Find x
(4^x)=((3/4)x)+7
Thank you!
Woahhh! you are going to need some fancy work here
let's look at y = x^4 vs y = 3x/4 + 7
https://www.wolframalpha.com/input/?i=plot+y+%3D+4%5Ex+,+y+%3D+3x%2F4+%2B+7
looks like we have 2 solutions, one between -9 and -10 and another around 1.5
Do you know Calculus, thus Newton's Method?
I suspect a typo.
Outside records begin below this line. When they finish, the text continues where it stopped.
$ cat src/hdl/core_irq_pkg.sv
package core_irq_pkg;

  ////////////////////
  // Widths

  // Data and irq word width
  localparam int unsigned XLEN       = 32;
  // CSR address width
  localparam int unsigned CSR_ADDR_W = 12;
  // Interrupt id width
  localparam int unsigned IRQ_ID_W   = 5;

  ////////////////////
  // CSR addresses

  localparam logic [CSR_ADDR_W-1:0] CSR_MSTATUS = 12'h300;
  localparam logic [CSR_ADDR_W-1:0] CSR_MIE     = 12'h304;
  localparam logic [CSR_ADDR_W-1:0] CSR_MCAUSE  = 12'h342;
  localparam logic [CSR_ADDR_W-1:0] CSR_MIP     = 12'h344;

  // Implemented interrupt bits: MSI, MTI, MEI and fast irqs 31..16
  localparam logic [XLEN-1:0] MIE_MASK = 32'hFFFF_0888;

  // mstatus bit positions
  localparam int unsigned MSTATUS_MIE_BIT  = 3;
  localparam int unsigned MSTATUS_MPIE_BIT = 7;

  // Standard interrupt ids
  localparam logic [IRQ_ID_W-1:0] IRQ_MSI = 5'd3;
  localparam logic [IRQ_ID_W-1:0] IRQ_MTI = 5'd7;
  localparam logic [IRQ_ID_W-1:0] IRQ_MEI = 5'd11;

  ////////////////////
  // Priority

  // Fast irqs first, highest index wins, then MEI > MSI > MTI
  function automatic logic [IRQ_ID_W-1:0] irq_priority_id(input logic [XLEN-1:0] pending);
    logic [IRQ_ID_W-1:0] id;
    logic                found;
    id    = '0;
    found = 1'b0;
    // Scan down from bit 31 so the first hit is the highest
    for (int i = XLEN - 1; i >= 16; i--) begin
      if (pending[i] && !found) begin
        id    = IRQ_ID_W'(i);
        found = 1'b1;
      end
    end
    // Standard interrupts only when no fast irq pending
    if (!found) begin
      if (pending[IRQ_MEI]) begin
        id = IRQ_MEI;
      end else if (pending[IRQ_MSI]) begin
        id = IRQ_MSI;
      end else if (pending[IRQ_MTI]) begin
        id = IRQ_MTI;
      end
    end
    return id;
  endfunction

endpackage

$ cat src/hdl/irq_csr_if.sv
interface irq_csr_if;

  // Enable word and global enable, from CSRs
  logic [core_irq_pkg::XLEN-1:0]     mie;
  logic                              m_irq_enable;
  // Pending word and selected id, from interrupt controller
  logic [core_irq_pkg::XLEN-1:0]     mip;
  logic [core_irq_pkg::IRQ_ID_W-1:0] irq_id;

  // CSR side
  modport csr (
    output mie,
    output m_irq_enable,
    input  mip,
    input  irq_id
  );

  // Interrupt controller side
  modport intc (
    input  mie,
    input  m_irq_enable,
    output mip,
    output irq_id
  );

endinterface

$ cat src/hdl/irq_csr_regs.sv
module irq_csr_regs (
  input  logic                                clk_i,
  input  logic                                rst_n_i,
  // CSR access
  input  logic                                csr_we_i,
  input  logic [core_irq_pkg::CSR_ADDR_W-1:0] csr_addr_i,
  input  logic [core_irq_pkg::XLEN-1:0]       csr_wdata_i,
  output logic [core_irq_pkg::XLEN-1:0]       csr_rdata_o,
  // Trap events
  input  logic                                irq_ack_i,
  input  logic                                mret_i,
  // To/from interrupt controller
  irq_csr_if.csr                              irq_if
);

  // mstatus, only MIE and MPIE implemented
  logic                              mstatus_mie_q;
  logic                              mstatus_mpie_q;
  logic [core_irq_pkg::XLEN-1:0]     mie_q;
  // mcause split into interrupt flag and id
  logic                              mcause_irq_q;
  logic [core_irq_pkg::IRQ_ID_W-1:0] mcause_id_q;

  // Write decode
  logic mstatus_we;
  logic mie_we;

  assign mstatus_we = csr_we_i && (csr_addr_i == core_irq_pkg::CSR_MSTATUS);
  assign mie_we     = csr_we_i && (csr_addr_i == core_irq_pkg::CSR_MIE);

  ////////////////////
  // mstatus

  // Trap entry and mret take precedence over software write
  always_ff @(posedge clk_i or negedge rst_n_i) begin
    if (!rst_n_i) begin
      mstatus_mie_q  <= 1'b0;
      mstatus_mpie_q <= 1'b0;
    end else if (irq_ack_i) begin
      // Stack MIE, disable interrupts
      mstatus_mpie_q <= mstatus_mie_q;
      mstatus_mie_q  <= 1'b0;
    end else if (mret_i) begin
      // Restore MIE from stack
      mstatus_mie_q  <= mstatus_mpie_q;
      mstatus_mpie_q <= 1'b1;
    end else if (mstatus_we) begin
      mstatus_mie_q  <= csr_wdata_i[core_irq_pkg::MSTATUS_MIE_BIT];
      mstatus_mpie_q <= csr_wdata_i[core_irq_pkg::MSTATUS_MPIE_BIT];
    end
  end

  ////////////////////
  // mie and mcause

  always_ff @(posedge clk_i or negedge rst_n_i) begin
    if (!rst_n_i) begin
      mie_q <= '0;
    end else if (mie_we) begin
      // Unimplemented bits stay zero
      mie_q <= csr_wdata_i & core_irq_pkg::MIE_MASK;
    end
  end

  // Only written by hardware on trap entry
  always_ff @(posedge clk_i or negedge rst_n_i) begin
    if (!rst_n_i) begin
      mcause_irq_q <= 1'b0;
      mcause_id_q  <= '0;
    end else if (irq_ack_i) begin
      mcause_irq_q <= 1'b1;
      mcause_id_q  <= irq_if.irq_id;
    end
  end

  ////////////////////
  // Read mux

  always_comb begin
    csr_rdata_o = '0;
    case (csr_addr_i)
      core_irq_pkg::CSR_MSTATUS: begin
        csr_rdata_o[core_irq_pkg::MSTATUS_MIE_BIT]  = mstatus_mie_q;
        csr_rdata_o[core_irq_pkg::MSTATUS_MPIE_BIT] = mstatus_mpie_q;
      end
      core_irq_pkg::CSR_MIE:    csr_rdata_o = mie_q;
      core_irq_pkg::CSR_MIP:    csr_rdata_o = irq_if.mip;
      core_irq_pkg::CSR_MCAUSE: begin
        csr_rdata_o[core_irq_pkg::XLEN-1]       = mcause_irq_q;
        csr_rdata_o[core_irq_pkg::IRQ_ID_W-1:0] = mcause_id_q;
      end
      default: ;
    endcase
  end

  // To interrupt controller
  assign irq_if.mie          = mie_q;
  assign irq_if.m_irq_enable = mstatus_mie_q;

  // Trap entry and return never in the same cycle
  a_ack_mret_excl : assert property (
    @(posedge clk_i) disable iff (!rst_n_i) !(irq_ack_i && mret_i)
  ) else $error("irq_ack_i and mret_i high together");

endmodule
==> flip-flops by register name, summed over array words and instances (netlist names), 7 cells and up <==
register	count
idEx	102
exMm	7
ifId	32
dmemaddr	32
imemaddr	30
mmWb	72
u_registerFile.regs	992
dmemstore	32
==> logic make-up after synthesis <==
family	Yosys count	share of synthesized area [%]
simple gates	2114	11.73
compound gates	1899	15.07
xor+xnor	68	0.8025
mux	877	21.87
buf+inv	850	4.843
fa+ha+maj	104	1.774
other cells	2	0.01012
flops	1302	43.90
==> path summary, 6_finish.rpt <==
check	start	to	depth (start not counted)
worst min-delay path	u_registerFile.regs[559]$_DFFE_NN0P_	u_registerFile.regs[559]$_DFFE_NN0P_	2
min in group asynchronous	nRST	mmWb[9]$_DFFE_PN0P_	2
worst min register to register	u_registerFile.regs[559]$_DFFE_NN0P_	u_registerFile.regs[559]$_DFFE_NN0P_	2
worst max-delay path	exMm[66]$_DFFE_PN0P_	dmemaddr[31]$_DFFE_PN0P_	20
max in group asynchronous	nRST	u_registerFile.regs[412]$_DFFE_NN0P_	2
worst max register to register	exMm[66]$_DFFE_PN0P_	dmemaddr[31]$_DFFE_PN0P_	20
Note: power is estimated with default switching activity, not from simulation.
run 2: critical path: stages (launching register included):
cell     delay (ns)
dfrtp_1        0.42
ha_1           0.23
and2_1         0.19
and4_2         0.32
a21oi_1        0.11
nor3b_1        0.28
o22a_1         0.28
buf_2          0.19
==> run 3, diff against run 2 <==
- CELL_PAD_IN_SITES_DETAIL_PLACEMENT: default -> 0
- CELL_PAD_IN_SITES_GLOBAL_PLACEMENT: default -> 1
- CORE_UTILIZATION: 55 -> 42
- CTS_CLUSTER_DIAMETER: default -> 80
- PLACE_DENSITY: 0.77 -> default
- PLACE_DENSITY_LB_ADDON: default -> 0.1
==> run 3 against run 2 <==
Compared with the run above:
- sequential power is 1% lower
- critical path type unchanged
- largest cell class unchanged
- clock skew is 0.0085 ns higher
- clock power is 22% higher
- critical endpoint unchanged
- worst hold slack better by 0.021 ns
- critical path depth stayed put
**src/cpuPkg.sv**
```systemverilog
package cpuPkg;

    // register file size
    localparam int NUM_REGS   = 16;
    localparam int REG_ADDR_W = 4;

    // *************************************************************************
    // data-processing instruction word, register and immediate views
    // *************************************************************************
    typedef struct packed {
        logic [3:0] cond;
        logic [1:0] opClass;
        logic       immFlag;
        logic [3:0] opcode;
        logic       sFlag;
        logic [3:0] rn;
        logic [3:0] rd;
        logic [7:0] shift;
        logic [3:0] rm;
    } dpRegT;

    typedef struct packed {
        logic [3:0] cond;
        logic [1:0] opClass;
        logic       immFlag;
        logic [3:0] opcode;
        logic       sFlag;
        logic [3:0] rn;
        logic [3:0] rd;
        logic [3:0] rot;
        logic [7:0] imm8;
    } dpImmT;

    typedef union packed {
        dpRegT dpReg;
        dpImmT dpImm;
    } instrT;

    typedef enum logic [2:0] {
        aluAdd, aluSub, aluRsb, aluAnd, aluOrr, aluEor, aluMov, aluMvn
    } aluOpT;

    // ARM encoding order, NV never executes
    typedef enum logic [3:0] {
        condEq, condNe, condCs, condCc, condMi, condPl, condVs, condVc,
        condHi, condLs, condGe, condLt, condGt, condLe, condAl, condNv
    } condT;

endpackage

```
**src/armCore.sv**
```systemverilog
`timescale 1ns/10ps

module armCore (
    input  logic                          CLK,
    input  logic                          rstN,
    input  logic [31:0]                   instr,
    input  logic                          instrValid,
    output logic                          instrReady,
    output logic [cpuPkg::REG_ADDR_W-1:0] wbAddr,
    output logic [31:0]                   wbData,
    output logic                          wbValid,
    input  logic                          wbReady
);

    // decode stage
    logic [cpuPkg::REG_ADDR_W-1:0] ra1D;
    logic [cpuPkg::REG_ADDR_W-1:0] ra2D;
    logic [cpuPkg::REG_ADDR_W-1:0] waD;
    logic [31:0]                   rd1D;
    logic [31:0]                   rd2D;
    logic [31:0]                   extImmD;
    cpuPkg::aluOpT                 aluOpD;
    cpuPkg::condT                  condD;
    logic                          aluSrcD;
    logic                          regWriteD;
    logic                          flagWriteD;
    logic                          isValidOpD;
    logic                          validD;

    // execute stage
    logic                          validE;
    logic [cpuPkg::REG_ADDR_W-1:0] ra1E;
    logic [cpuPkg::REG_ADDR_W-1:0] ra2E;
    logic [cpuPkg::REG_ADDR_W-1:0] waE;
    logic [31:0]                   rd1E;
    logic [31:0]                   rd2E;
    logic [31:0]                   extImmE;
    cpuPkg::aluOpT                 aluOpE;
    cpuPkg::condT                  condE;
    logic                          aluSrcE;
    logic                          regWriteE;
    logic                          flagWriteE;

    logic                          advance;
    logic                          fwd1;
    logic                          fwd2;
    logic                          regWe;

    assign instrReady = advance;
    // a no-op enters E as a bubble
    assign validD     = instrValid && isValidOpD;
    assign regWe      = wbValid && wbReady;

    instrDecoder u_instrDecoder (
        .instr     (instr),
        .ra1       (ra1D),
        .ra2       (ra2D),
        .wa        (waD),
        .extImm    (extImmD),
        .aluOp     (aluOpD),
        .cond      (condD),
        .aluSrc    (aluSrcD),
        .regWrite  (regWriteD),
        .flagWrite (flagWriteD),
        .isValidOp (isValidOpD)
    );

    regFile u_regFile (
        .CLK  (CLK),
        .rstN (rstN),
        .ra1  (ra1D),
        .ra2  (ra2D),
        .wa   (wbAddr),
        .wd   (wbData),
        .we   (regWe),
        .rd1  (rd1D),
        .rd2  (rd2D)
    );

    regDE u_regDE (
        .CLK        (CLK),
        .rstN       (rstN),
        .en         (advance),
        .validD     (validD),
        .ra1D       (ra1D),
        .ra2D       (ra2D),
        .waD        (waD),
        .rd1D       (rd1D),
        .rd2D       (rd2D),
        .extImmD    (extImmD),
        .aluOpD     (aluOpD),
        .condD      (condD),
        .aluSrcD    (aluSrcD),
        .regWriteD  (regWriteD),
        .flagWriteD (flagWriteD),
        .validE     (validE),
        .ra1E       (ra1E),
        .ra2E       (ra2E),
        .waE        (waE),
        .rd1E       (rd1E),
        .rd2E       (rd2E),
        .extImmE    (extImmE),
        .aluOpE     (aluOpE),
        .condE      (condE),
        .aluSrcE    (aluSrcE),
        .regWriteE  (regWriteE),
        .flagWriteE (flagWriteE)
    );

    hazardUnit u_hazardUnit (
        .ra1E    (ra1E),
        .ra2E    (ra2E),
        .wbAddr  (wbAddr),
        .wbValid (wbValid),
        .wbReady (wbReady),
        .advance (advance),
        .fwd1    (fwd1),
        .fwd2    (fwd2)
    );

    executeStage u_executeStage (
        .CLK        (CLK),
        .rstN       (rstN),
        .advance    (advance),
        .validE     (validE),
        .rd1E       (rd1E),
        .rd2E       (rd2E),
        .extImmE    (extImmE),
        .fwd1       (fwd1),
        .fwd2       (fwd2),
        .aluOpE     (aluOpE),
        .condE      (condE),
        .aluSrcE    (aluSrcE),
        .regWriteE  (regWriteE),
        .flagWriteE (flagWriteE),
        .waE        (waE),
        .wbReady    (wbReady),
        .wbAddr     (wbAddr),
        .wbData     (wbData),
        .wbValid    (wbValid)
    );

endmodule

```
**src/executeStage.sv**
```systemverilog
`timescale 1ns/10ps

module executeStage (
    input  logic                          CLK,
    input  logic                          rstN,
    input  logic                          advance,
    input  logic                          validE,
    input  logic [31:0]                   rd1E,
    input  logic [31:0]                   rd2E,
    input  logic [31:0]                   extImmE,
    input  logic                          fwd1,
    input  logic                          fwd2,
    input  cpuPkg::aluOpT                 aluOpE,
    input  cpuPkg::condT                  condE,
    input  logic                          aluSrcE,
    input  logic                          regWriteE,
    input  logic                          flagWriteE,
    input  logic [cpuPkg::REG_ADDR_W-1:0] waE,
    input  logic                          wbReady,
    output logic [cpuPkg::REG_ADDR_W-1:0] wbAddr,
    output logic [31:0]                   wbData,
    output logic                          wbValid
);

    logic [31:0] srcA;
    logic [31:0] regB;
    logic [31:0] srcB;
    logic [31:0] addX;
    logic [31:0] addY;
    logic        carryIn;
    logic [32:0] sum;
    logic [31:0] result;
    logic        isArith;
    logic        condPass;
    logic        flagN;
    logic        flagZ;
    logic        flagC;
    logic        flagV;

    assign srcA = fwd1 ? wbData : rd1E;
    assign regB = fwd2 ? wbData : rd2E;
    assign srcB = aluSrcE ? extImmE : regB;

    // *************************************************************************
    // condition check on NZCV
    // *************************************************************************
    always_comb
    begin
        case (condE)
            cpuPkg::condEq: condPass = flagZ;
            cpuPkg::condNe: condPass = !flagZ;
            cpuPkg::condCs: condPass = flagC;
            cpuPkg::condCc: condPass = !flagC;
            cpuPkg::condMi: condPass = flagN;
            cpuPkg::condPl: condPass = !flagN;
            cpuPkg::condVs: condPass = flagV;
            cpuPkg::condVc: condPass = !flagV;
            cpuPkg::condHi: condPass = flagC && !flagZ;
            cpuPkg::condLs: condPass = !flagC || flagZ;
            cpuPkg::condGe: condPass = (flagN == flagV);
            cpuPkg::condLt: condPass = (flagN != flagV);
            cpuPkg::condGt: condPass = !flagZ && (flagN == flagV);
            cpuPkg::condLe: condPass = flagZ || (flagN != flagV);
            cpuPkg::condAl: condPass = 1'b1;
            default:        condPass = 1'b0;
        endcase
    end

    // *************************************************************************
    // ALU, one adder serves add, sub and rsb
    // *************************************************************************
    always_comb
    begin
        addX    = srcA;
        addY    = srcB;
        carryIn = 1'b0;
        if (aluOpE == cpuPkg::aluSub)
        begin
            addY    = ~srcB;
            carryIn = 1'b1;
        end
        else if (aluOpE == cpuPkg::aluRsb)
        begin
            addX    = srcB;
            addY    = ~srcA;
            carryIn = 1'b1;
        end
    end

    assign sum     = {1'b0, addX} + {1'b0, addY} + {32'h0, carryIn};
    assign isArith = (aluOpE == cpuPkg::aluAdd) || (aluOpE == cpuPkg::aluSub) ||
                     (aluOpE == cpuPkg::aluRsb);

    always_comb
    begin
        case (aluOpE)
            cpuPkg::aluAnd: result = srcA & srcB;
            cpuPkg::aluOrr: result = srcA | srcB;
            cpuPkg::aluEor: result = srcA ^ srcB;
            cpuPkg::aluMov: result = srcB;
            cpuPkg::aluMvn: result = ~srcB;
            default:        result = sum[31:0];
        endcase
    end

    always_ff @(posedge CLK)
    begin
        if (!rstN)
        begin
            flagN <= 1'b0;
            flagZ <= 1'b0;
            flagC <= 1'b0;
            flagV <= 1'b0;
        end
        else if (advance && validE && condPass && flagWriteE)
        begin
            flagN <= result[31];
            flagZ <= (result == 32'h0);
            // logical ops leave C and V alone
            if (isArith)
            begin
                flagC <= sum[32];
                flagV <= (addX[31] == addY[31]) && (sum[31] != addX[31]);
            end
        end
    end

    always_ff @(posedge CLK)
    begin
        if (!rstN)
            wbValid <= 1'b0;
        else if (advance)
            wbValid <= validE && condPass && regWriteE;
    end

    always_ff @(posedge CLK)
    begin
        if (advance)
        begin
            wbAddr <= waE;
            wbData <= result;
        end
    end

    // held output stays put until the consumer takes it
    assert property (@(posedge CLK) disable iff (!rstN)
        (wbValid && !wbReady) |=> (wbValid && $stable(wbData) && $stable(wbAddr)));
    assert property (@(posedge CLK) !rstN |=> !wbValid);

endmodule

```
**src/hazardUnit.sv**
```systemverilog
`timescale 1ns/10ps

module hazardUnit (
    input  logic [cpuPkg::REG_ADDR_W-1:0] ra1E,
    input  logic [cpuPkg::REG_ADDR_W-1:0] ra2E,
    input  logic [cpuPkg::REG_ADDR_W-1:0] wbAddr,
    input  logic                          wbValid,
    input  logic                          wbReady,
    output logic                          advance,
    output logic                          fwd1,
    output logic                          fwd2
);

    // the whole pipeline moves only when the output slot can drain
    assign advance = !wbValid || wbReady;

    // held result not yet in the register file
    assign fwd1 = wbValid && (ra1E == wbAddr);
    assign fwd2 = wbValid && (ra2E == wbAddr);

endmodule

```
**src/instrDecoder.sv**
```systemverilog
`timescale 1ns/10ps

module instrDecoder (
    input  cpuPkg::instrT                  instr,
    output logic [cpuPkg::REG_ADDR_W-1:0]  ra1,
    output logic [cpuPkg::REG_ADDR_W-1:0]  ra2,
    output logic [cpuPkg::REG_ADDR_W-1:0]  wa,
    output logic [31:0]                    extImm,
    output cpuPkg::aluOpT                  aluOp,
    output cpuPkg::condT                   cond,
    output logic                           aluSrc,
    output logic                           regWrite,
    output logic                           flagWrite,
    output logic                           isValidOp
);

    // ARM data-processing opcodes
    localparam logic [3:0] OP_AND = 4'b0000;
    localparam logic [3:0] OP_EOR = 4'b0001;
    localparam logic [3:0] OP_SUB = 4'b0010;
    localparam logic [3:0] OP_RSB = 4'b0011;
    localparam logic [3:0] OP_ADD = 4'b0100;
    localparam logic [3:0] OP_CMP = 4'b1010;
    localparam logic [3:0] OP_ORR = 4'b1100;
    localparam logic [3:0] OP_MOV = 4'b1101;
    localparam logic [3:0] OP_MVN = 4'b1111;

    logic [31:0] immZext;
    logic [4:0]  rotAmt;
    logic [63:0] immRot;
    logic        isCmp;

    assign ra1    = instr.dpReg.rn;
    assign ra2    = instr.dpReg.rm;
    assign wa     = instr.dpReg.rd;
    assign cond   = cpuPkg::condT'(instr.dpReg.cond);
    assign aluSrc = instr.dpImm.immFlag;

    // imm8 rotated right by twice the rot field
    assign immZext = {24'h0, instr.dpImm.imm8};
    assign rotAmt  = {instr.dpImm.rot, 1'b0};
    assign immRot  = {immZext, immZext} >> rotAmt;
    assign extImm  = immRot[31:0];

    always_comb
    begin
        isValidOp = 1'b1;
        isCmp     = 1'b0;
        aluOp     = cpuPkg::aluAdd;
        case (instr.dpReg.opcode)
            OP_AND: aluOp = cpuPkg::aluAnd;
            OP_EOR: aluOp = cpuPkg::aluEor;
            OP_SUB: aluOp = cpuPkg::aluSub;
            OP_RSB: aluOp = cpuPkg::aluRsb;
            OP_ADD: aluOp = cpuPkg::aluAdd;
            OP_ORR: aluOp = cpuPkg::aluOrr;
            OP_MOV: aluOp = cpuPkg::aluMov;
            OP_MVN: aluOp = cpuPkg::aluMvn;
            OP_CMP:
            begin
                aluOp = cpuPkg::aluSub;
                isCmp = 1'b1;
            end
            default: isValidOp = 1'b0;
        endcase
        // anything outside the data-processing class is a no-op
        if (instr.dpReg.opClass != 2'b00)
            isValidOp = 1'b0;
    end

    assign regWrite  = isValidOp && !isCmp;
    assign flagWrite = isValidOp && (isCmp || instr.dpReg.sFlag);

endmodule

```
**src/regDE.sv**
```systemverilog
`timescale 1ns/10ps

module regDE (
    input  logic                          CLK,
    input  logic                          rstN,
    input  logic                          en,
    input  logic                          validD,
    input  logic [cpuPkg::REG_ADDR_W-1:0] ra1D,
    input  logic [cpuPkg::REG_ADDR_W-1:0] ra2D,
    input  logic [cpuPkg::REG_ADDR_W-1:0] waD,
    input  logic [31:0]                   rd1D,
    input  logic [31:0]                   rd2D,
    input  logic [31:0]                   extImmD,
    input  cpuPkg::aluOpT                 aluOpD,
    input  cpuPkg::condT                  condD,
    input  logic                          aluSrcD,
    input  logic                          regWriteD,
    input  logic                          flagWriteD,
    output logic                          validE,
    output logic [cpuPkg::REG_ADDR_W-1:0] ra1E,
    output logic [cpuPkg::REG_ADDR_W-1:0] ra2E,
    output logic [cpuPkg::REG_ADDR_W-1:0] waE,
    output logic [31:0]                   rd1E,
    output logic [31:0]                   rd2E,
    output logic [31:0]                   extImmE,
    output cpuPkg::aluOpT                 aluOpE,
    output cpuPkg::condT                  condE,
    output logic                          aluSrcE,
    output logic                          regWriteE,
    output logic                          flagWriteE
);

    always_ff @(posedge CLK)
    begin
        if (!rstN)
        begin
            validE     <= 1'b0;
            ra1E       <= '0;
            ra2E       <= '0;
            waE        <= '0;
            rd1E       <= '0;
            rd2E       <= '0;
            extImmE    <= '0;
            aluOpE     <= cpuPkg::aluAdd;
            condE      <= cpuPkg::condAl;
            aluSrcE    <= 1'b0;
            regWriteE  <= 1'b0;
            flagWriteE <= 1'b0;
        end
        else if (en)
        begin
            validE     <= validD;
            ra1E       <= ra1D;
            ra2E       <= ra2D;
            waE        <= waD;
            rd1E       <= rd1D;
            rd2E       <= rd2D;
            extImmE    <= extImmD;
            aluOpE     <= aluOpD;
            condE      <= condD;
            aluSrcE    <= aluSrcD;
            regWriteE  <= regWriteD;
            flagWriteE <= flagWriteD;
        end
    end

    // the E slot only fills from an accepted, decodable instruction
    assert property (@(posedge CLK) !rstN |=> !validE);
    assert property (@(posedge CLK) disable iff (!rstN) $rose(validE) |-> $past(en && validD));

endmodule

```
**src/regFile.sv**
```systemverilog
`timescale 1ns/10ps

module regFile (
    input  logic                          CLK,
    input  logic                          rstN,
    input  logic [cpuPkg::REG_ADDR_W-1:0] ra1,
    input  logic [cpuPkg::REG_ADDR_W-1:0] ra2,
    input  logic [cpuPkg::REG_ADDR_W-1:0] wa,
    input  logic [31:0]                   wd,
    input  logic                          we,
    output logic [31:0]                   rd1,
    output logic [31:0]                   rd2
);

    logic [31:0] regs [cpuPkg::NUM_REGS];

    always_ff @(posedge CLK)
    begin
        if (!rstN)
        begin
            for (int i = 0; i < cpuPkg::NUM_REGS; i++)
                regs[i] <= '0;
        end
        else if (we)
        begin
            regs[wa] <= wd;
        end
    end

    // same-cycle write shows up on the read ports
    assign rd1 = (we && (wa == ra1)) ? wd : regs[ra1];
    assign rd2 = (we && (wa == ra2)) ? wd : regs[ra2];

endmodule

```
**config.mk**
```make
export PLATFORM = sky130hd
export DESIGN_NAME = armCore
export DESIGN_NICKNAME = d
export VERILOG_FILES = /design/src/cpuPkg.sv /design/src/armCore.sv /design/src/executeStage.sv /design/src/hazardUnit.sv /design/src/instrDecoder.sv /design/src/regDE.sv /design/src/regFile.sv
export SDC_FILE = /design/constraint.sdc
export NUM_CORES = 2
export LEC_CHECK = 0
export BUFFER_PORTS_ARGS = -buffer_cell sky130_fd_sc_hd__buf_2
export CAP_MARGIN = 20
export CORE_UTILIZATION = 45
export DETAILED_ROUTE_END_ITERATION = 7
export SLEW_MARGIN = 25
export SYNTH_ARGS = -nofsm -noshare
export SYNTH_HDL_FRONTEND = slang
export SYNTH_HIERARCHICAL = 1
export SYNTH_SLANG_ARGS = --single-unit
```
**constraint.sdc**
```tcl
create_clock -name CLK -period 5.61 [get_ports CLK]
set_input_delay 0.561 -clock CLK [delete_from_list [all_inputs] [get_ports CLK]]
set_output_delay 0.561 -clock CLK [all_outputs]
set_load 0.01 [all_outputs]
```
<file path="src/source/arb_settings.svh">
// Memory arbiter sizes and constants
`ifndef ARB_SETTINGS_SVH
`define ARB_SETTINGS_SVH

// Requesters and payload widths
`define NUM_CORES 4
`define ADDR_W 32
`define DATA_W 32
`define CORE_ID_W 2

// Memory-port credits after reset
`define MEM_CREDITS 4
`define CREDIT_W 3

// Performance counter width
`define CNT_W 32

// Fixed per-core QoS levels, encoded as qos_level_e values
// Boot core highest, core 3 lowest
`define QOS_LEVEL_CORE0 2'd3
`define QOS_LEVEL_CORE1 2'd2
`define QOS_LEVEL_CORE2 2'd2
`define QOS_LEVEL_CORE3 2'd1

// System status word fields
`define STATUS_READY_BIT 0
`define STATUS_MODE_BIT 1
`define STATUS_HALT_BIT 4
`define STATUS_ACTIVE_BIT 5
`define STATUS_NCORES_LSB 8

`endif

</file>
<file path="src/source/credit_counter.sv">
// Memory-port credit counter
`timescale 1ns/1ps
`default_nettype none

`include "arb_settings.svh"

module credit_counter (
    input  logic clk_i,
    input  logic rst_ni,
    input  logic issue_i,
    input  logic credit_return_i,
    output logic credit_avail_o
);

    logic [`CREDIT_W-1:0] count_q;

    // Issue spends one, return gives one back
    // Both in one cycle leave the count as is
    always_ff @(posedge clk_i or negedge rst_ni) begin : proc_count_q
        if (!rst_ni) begin
            count_q <= `CREDIT_W'(`MEM_CREDITS);
        end else begin
            case ({issue_i, credit_return_i})
                2'b10:   count_q <= count_q - 1'b1;
                2'b01:   count_q <= count_q + 1'b1;
                default: count_q <= count_q;
            endcase
        end
    end

    // Returned credit usable from the next cycle
    assign credit_avail_o = (count_q != '0);

    // ----------------------------------------------------------------------
    // Checks
    // ----------------------------------------------------------------------
    // Memory never hands back more than it took
    a_count_bound: assert property (@(posedge clk_i) disable iff (!rst_ni)
        count_q <= `CREDIT_W'(`MEM_CREDITS));

    // Grant gating upstream must block issues with no credit
    a_no_issue_empty: assert property (@(posedge clk_i) disable iff (!rst_ni)
        !(issue_i && (count_q == '0)));

endmodule : credit_counter

`default_nettype wire

</file>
However, we can solve
4^x=3/4^x+7
Now, let u = 4^x and we have
u^2 - 7u - 3 = 0
u = (7±√61)/2
We want only the real solution:
u = (7+√61)/2
so, x = log4 (7+√61)/2
or
x = (log (7+√61)/2)/log4
To find the value of x in the equation (4^x)=((3/4)x)+7, we can start by isolating the exponential term on one side of the equation.
Let's first simplify the equation by multiplying both sides by 4 to clear the fraction:
4 * (4^x) = 4 * ((3/4)x + 7)
Now, using the property of exponents, we can rewrite the left side as:
(4^(x+1)) = 3x + 28
Next, let's rewrite 4 as a base of 2 raised to the power of 2:
((2^2)^(x+1) = 3x + 28)
Using the exponent rule (a^m)^n = a^(m*n), we can simplify it further:
(2^(2*(x+1))) = 3x + 28
Now, we can distribute the exponent 2*(x+1):
(2^(2x+2)) = 3x + 28
Since both sides have the same base (2), we can equate the exponents:
2x+2 = 3x + 28
By subtracting 2x from both sides, we have:
2 = x + 28
By subtracting 28 from both sides, we get:
-26 = x
Therefore, the value of x in the given equation is -26.